- Relator(a)
- Ministra Nancy Andrighi
- Órgão julgador
- Terceira Turma
- Data do julgamento
- 16/08/2022
- Data de publicação
- 18/08/2022
STJ – Acórdão, Rel. Ministra Nancy Andrighi, Terceira Turma, j. 16/08/2022, p. 18/08/2022
RECURSO ESPECIAL. AÇÃO DE RESSARCIMENTO C/C RESILIÇÃO UNILATERAL DO CONTRATO E COMPENSAÇÃO POR DANOS MORAIS. CONTRATO DE COMPRA E VENDA DE IMÓVEL COM PACTO DE ALIENAÇÃO FIDUCIÁRIA. PRETENSÃO DE RESILIÇÃO UNILATERAL. QUEBRA ANTECIPADA DO CONTRATO. ONEROSIDADE EXCESSIVA NÃO CARACTERIZADA. INCIDÊNCIA DA LEI 9.514/1997. 1. Ação de ressarcimento c/c resilição unilateral de contrato e compensação por danos morais ajuizada em 19/03/2015, da qual foi extraído o presente recurso especial, interposto em 19/01/2021 e concluso ao gabinete em 07/04/2021. 2. O propósito recursal é decidir sobre a resilição unilateral do contrato de compra e venda de imóvel com pacto de alienação fiduciária, por onerosidade excessiva, com a devolução dos valores pagos pelos adquirentes, bem como sobre a caracterização do dano moral e o julgamento além do pedido (ultra petita). 3. O pedido de resolução do contrato de compra e venda com pacto de alienação fiduciária em garantia por desinteresse do adquirente, mesmo que ainda não tenha havido mora no pagamento das prestações, configura quebra antecipada do contrato ("antecipatory breach"), decorrendo daí a possibilidade de aplicação do disposto nos 26 e 27 da Lei 9.514/97 para a satisfação da dívida garantida fiduciariamente e devolução do que sobejar ao adquirente.

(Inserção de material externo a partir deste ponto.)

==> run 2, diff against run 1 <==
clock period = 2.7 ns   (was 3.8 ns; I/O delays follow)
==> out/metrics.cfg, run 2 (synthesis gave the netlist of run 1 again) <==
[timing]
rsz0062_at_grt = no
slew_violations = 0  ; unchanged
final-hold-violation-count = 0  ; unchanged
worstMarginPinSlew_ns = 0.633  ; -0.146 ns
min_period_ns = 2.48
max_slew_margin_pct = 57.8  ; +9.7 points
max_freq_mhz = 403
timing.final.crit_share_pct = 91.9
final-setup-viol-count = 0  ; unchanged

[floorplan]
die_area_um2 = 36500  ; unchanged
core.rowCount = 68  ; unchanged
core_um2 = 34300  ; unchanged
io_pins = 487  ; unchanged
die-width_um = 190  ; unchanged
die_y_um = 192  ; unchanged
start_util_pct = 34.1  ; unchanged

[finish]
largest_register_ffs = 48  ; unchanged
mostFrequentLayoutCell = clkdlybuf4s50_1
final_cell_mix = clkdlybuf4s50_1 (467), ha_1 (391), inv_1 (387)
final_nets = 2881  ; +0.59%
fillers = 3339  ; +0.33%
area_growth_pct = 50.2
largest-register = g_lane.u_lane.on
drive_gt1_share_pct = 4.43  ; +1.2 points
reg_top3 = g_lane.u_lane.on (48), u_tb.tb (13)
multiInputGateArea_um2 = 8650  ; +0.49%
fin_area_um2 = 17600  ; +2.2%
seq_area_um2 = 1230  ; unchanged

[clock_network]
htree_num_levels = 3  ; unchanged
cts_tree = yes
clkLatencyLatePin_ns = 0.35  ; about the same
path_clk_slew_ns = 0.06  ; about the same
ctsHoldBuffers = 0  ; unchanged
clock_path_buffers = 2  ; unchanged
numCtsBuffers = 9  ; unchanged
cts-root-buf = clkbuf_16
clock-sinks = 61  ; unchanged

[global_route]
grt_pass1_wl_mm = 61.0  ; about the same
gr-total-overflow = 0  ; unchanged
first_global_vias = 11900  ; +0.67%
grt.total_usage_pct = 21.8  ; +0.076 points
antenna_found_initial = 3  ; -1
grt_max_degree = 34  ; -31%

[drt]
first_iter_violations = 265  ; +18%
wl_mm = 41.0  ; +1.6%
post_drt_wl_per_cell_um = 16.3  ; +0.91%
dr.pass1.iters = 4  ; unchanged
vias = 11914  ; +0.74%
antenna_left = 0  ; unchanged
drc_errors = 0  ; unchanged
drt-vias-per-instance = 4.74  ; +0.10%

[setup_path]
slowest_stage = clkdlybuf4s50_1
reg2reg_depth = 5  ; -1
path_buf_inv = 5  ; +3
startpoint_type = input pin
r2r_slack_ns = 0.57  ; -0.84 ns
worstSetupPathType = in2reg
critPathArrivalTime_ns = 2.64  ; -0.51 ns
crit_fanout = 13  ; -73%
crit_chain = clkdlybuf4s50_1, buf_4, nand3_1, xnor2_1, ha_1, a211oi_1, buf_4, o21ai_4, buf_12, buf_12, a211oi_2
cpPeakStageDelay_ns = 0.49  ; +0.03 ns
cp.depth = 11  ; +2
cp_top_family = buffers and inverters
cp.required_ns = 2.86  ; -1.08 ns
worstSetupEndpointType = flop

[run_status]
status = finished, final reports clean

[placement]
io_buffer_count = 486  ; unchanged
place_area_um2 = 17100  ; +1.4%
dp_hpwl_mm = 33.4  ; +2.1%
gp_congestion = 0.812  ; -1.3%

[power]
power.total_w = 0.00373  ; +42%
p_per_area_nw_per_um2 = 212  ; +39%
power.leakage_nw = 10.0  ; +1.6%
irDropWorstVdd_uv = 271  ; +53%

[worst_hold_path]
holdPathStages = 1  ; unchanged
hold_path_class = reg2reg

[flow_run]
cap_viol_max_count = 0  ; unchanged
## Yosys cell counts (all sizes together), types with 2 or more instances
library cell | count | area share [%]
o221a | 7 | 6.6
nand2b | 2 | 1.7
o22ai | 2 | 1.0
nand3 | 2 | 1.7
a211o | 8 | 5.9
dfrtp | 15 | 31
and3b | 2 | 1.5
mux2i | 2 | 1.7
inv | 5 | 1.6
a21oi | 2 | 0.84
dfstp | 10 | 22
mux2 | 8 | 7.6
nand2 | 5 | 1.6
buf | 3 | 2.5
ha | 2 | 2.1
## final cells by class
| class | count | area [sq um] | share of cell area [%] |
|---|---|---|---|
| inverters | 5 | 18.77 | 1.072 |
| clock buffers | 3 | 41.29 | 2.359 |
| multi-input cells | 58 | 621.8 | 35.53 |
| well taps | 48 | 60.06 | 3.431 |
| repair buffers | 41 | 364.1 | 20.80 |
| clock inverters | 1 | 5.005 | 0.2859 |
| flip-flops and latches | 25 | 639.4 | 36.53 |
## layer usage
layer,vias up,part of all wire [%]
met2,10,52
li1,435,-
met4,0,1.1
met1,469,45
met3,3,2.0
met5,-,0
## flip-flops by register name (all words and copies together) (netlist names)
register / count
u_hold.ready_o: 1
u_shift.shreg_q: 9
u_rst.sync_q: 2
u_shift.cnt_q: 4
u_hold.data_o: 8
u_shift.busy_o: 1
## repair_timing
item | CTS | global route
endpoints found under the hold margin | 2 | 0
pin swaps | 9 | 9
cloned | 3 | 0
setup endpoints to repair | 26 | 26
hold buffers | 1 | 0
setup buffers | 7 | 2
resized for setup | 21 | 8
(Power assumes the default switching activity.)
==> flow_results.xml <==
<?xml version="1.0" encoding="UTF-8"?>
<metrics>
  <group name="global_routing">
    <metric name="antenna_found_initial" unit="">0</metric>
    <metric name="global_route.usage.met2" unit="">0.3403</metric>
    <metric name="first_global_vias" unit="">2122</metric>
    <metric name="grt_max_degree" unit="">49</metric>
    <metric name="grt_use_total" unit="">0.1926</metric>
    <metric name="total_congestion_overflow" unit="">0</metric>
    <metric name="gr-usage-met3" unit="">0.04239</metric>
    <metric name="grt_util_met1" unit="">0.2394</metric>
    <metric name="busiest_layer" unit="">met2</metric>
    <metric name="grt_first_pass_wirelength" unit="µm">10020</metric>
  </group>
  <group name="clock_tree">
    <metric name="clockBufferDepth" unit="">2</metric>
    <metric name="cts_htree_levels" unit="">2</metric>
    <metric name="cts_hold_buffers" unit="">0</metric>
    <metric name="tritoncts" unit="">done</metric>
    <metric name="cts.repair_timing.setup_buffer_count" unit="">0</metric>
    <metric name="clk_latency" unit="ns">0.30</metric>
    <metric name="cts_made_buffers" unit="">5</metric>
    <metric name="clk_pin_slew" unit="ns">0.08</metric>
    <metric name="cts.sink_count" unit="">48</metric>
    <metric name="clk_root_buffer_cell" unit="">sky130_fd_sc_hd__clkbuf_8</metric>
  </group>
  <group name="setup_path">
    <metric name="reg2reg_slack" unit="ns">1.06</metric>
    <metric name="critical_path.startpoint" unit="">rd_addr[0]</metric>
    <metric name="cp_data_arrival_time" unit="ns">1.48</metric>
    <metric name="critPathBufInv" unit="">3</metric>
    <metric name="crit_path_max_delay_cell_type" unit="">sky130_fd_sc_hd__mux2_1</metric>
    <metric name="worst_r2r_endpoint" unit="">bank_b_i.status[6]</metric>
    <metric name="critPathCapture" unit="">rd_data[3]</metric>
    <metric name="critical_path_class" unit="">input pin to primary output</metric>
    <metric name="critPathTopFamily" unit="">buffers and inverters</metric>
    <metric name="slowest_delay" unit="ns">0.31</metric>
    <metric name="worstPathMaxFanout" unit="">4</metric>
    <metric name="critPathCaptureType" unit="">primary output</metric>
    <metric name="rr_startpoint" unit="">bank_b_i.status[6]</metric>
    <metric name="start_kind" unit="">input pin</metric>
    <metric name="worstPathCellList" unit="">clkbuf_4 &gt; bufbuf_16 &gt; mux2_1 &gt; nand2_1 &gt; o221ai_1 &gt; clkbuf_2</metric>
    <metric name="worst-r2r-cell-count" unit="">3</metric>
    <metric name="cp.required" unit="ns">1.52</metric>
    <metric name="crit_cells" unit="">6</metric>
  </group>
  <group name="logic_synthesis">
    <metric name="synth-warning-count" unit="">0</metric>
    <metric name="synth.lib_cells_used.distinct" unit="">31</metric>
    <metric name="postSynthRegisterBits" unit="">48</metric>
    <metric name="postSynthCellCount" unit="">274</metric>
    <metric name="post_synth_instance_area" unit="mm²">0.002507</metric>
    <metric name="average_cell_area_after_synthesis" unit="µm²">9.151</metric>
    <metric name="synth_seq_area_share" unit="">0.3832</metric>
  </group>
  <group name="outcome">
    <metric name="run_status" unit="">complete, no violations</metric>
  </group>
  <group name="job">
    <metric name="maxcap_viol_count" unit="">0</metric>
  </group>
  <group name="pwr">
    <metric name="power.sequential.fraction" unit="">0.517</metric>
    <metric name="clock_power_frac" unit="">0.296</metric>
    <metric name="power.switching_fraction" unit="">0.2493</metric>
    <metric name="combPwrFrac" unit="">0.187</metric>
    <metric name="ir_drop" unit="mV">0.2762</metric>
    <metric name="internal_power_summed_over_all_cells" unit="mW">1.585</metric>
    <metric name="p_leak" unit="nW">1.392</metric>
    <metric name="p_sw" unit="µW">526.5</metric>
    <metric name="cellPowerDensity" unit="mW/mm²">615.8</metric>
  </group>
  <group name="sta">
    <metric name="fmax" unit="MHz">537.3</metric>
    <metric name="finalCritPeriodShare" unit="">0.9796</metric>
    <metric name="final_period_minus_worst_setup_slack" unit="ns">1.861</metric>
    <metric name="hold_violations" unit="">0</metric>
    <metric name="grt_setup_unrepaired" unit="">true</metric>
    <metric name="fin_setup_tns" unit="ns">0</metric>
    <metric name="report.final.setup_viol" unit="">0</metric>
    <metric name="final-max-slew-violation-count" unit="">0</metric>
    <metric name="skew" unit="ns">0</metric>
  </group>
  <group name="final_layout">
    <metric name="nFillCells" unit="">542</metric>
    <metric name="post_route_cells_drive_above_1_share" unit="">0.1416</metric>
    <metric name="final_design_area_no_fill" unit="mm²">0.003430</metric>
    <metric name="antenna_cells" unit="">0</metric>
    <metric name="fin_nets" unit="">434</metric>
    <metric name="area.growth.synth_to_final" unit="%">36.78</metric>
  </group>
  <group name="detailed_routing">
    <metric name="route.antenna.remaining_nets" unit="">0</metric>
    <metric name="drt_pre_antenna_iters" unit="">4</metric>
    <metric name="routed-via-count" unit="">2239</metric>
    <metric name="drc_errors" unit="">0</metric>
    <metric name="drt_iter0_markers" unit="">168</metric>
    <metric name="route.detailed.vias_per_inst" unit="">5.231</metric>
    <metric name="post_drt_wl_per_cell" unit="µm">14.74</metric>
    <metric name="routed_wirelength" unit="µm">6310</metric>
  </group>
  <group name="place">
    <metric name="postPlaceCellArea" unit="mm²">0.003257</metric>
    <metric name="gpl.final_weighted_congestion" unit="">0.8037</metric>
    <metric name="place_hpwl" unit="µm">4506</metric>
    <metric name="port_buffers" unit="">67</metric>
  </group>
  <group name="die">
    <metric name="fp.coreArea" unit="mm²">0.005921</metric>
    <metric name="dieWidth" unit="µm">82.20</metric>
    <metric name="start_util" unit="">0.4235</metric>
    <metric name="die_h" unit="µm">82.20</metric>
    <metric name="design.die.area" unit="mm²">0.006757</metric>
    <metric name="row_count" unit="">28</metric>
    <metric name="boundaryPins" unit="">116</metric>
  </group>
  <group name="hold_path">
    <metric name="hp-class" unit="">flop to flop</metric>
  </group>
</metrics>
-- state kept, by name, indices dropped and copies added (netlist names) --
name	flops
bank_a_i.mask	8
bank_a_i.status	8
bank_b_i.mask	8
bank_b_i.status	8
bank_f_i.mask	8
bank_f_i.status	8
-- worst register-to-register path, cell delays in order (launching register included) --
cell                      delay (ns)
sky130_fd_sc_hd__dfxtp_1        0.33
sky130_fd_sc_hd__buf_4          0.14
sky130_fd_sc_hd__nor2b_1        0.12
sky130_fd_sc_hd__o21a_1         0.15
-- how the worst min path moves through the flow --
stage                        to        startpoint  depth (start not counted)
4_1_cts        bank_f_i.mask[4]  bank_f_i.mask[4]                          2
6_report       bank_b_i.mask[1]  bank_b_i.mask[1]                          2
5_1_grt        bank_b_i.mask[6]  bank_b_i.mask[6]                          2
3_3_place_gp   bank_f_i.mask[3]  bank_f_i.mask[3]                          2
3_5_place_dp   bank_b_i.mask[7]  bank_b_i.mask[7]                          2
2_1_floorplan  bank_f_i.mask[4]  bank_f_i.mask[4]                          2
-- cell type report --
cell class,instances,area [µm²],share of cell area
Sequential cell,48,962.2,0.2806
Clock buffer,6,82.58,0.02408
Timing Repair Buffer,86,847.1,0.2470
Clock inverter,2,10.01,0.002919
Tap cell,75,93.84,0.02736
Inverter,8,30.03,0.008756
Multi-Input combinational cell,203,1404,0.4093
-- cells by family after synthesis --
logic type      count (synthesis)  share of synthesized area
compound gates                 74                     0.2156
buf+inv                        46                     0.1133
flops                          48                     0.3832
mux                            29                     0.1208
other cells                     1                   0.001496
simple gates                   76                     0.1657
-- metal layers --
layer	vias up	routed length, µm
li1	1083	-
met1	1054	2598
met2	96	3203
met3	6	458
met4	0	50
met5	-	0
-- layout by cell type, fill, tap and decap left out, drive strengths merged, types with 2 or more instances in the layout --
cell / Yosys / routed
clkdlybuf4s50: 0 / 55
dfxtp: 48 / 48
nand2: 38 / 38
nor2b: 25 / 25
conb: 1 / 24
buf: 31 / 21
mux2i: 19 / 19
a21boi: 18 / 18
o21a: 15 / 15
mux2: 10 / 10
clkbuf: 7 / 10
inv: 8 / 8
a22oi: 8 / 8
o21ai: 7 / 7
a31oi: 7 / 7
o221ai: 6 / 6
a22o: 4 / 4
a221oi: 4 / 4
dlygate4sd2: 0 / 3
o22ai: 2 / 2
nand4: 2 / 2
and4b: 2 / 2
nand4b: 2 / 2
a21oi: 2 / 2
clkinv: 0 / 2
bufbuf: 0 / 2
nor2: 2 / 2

Entendimento da Terceira Turma. 4. A intervenção judicial voltada à resolução do contrato por onerosidade excessiva pressupõe a ocorrência de fato superveniente que altere, substancialmente, as circunstâncias intrínsecas à formação do vínculo contratual, ou seja, a suabase objetiva, de modo a comprometer a equação econômica prevista pelos contratantes. 5. Hipótese em que não se justifica a resolução do contrato por onerosidade excessiva em virtude da mudança na capacidade financeira dos adquirentes, causada por fatos que não se relacionam com as circunstâncias que envolveram a conclusão do contrato e que tampouco alteraram a onerosidade da prestação inicialmente assumida, sendo de rigor a incidência da Lei 9.514/1997. 6. Recurso especial conhecido e provido. (REsp n. 1.930.085/AM, relatora Ministra Nancy Andrighi, Terceira Turma, julgado em 16/8/2022, DJe de 18/8/2022.)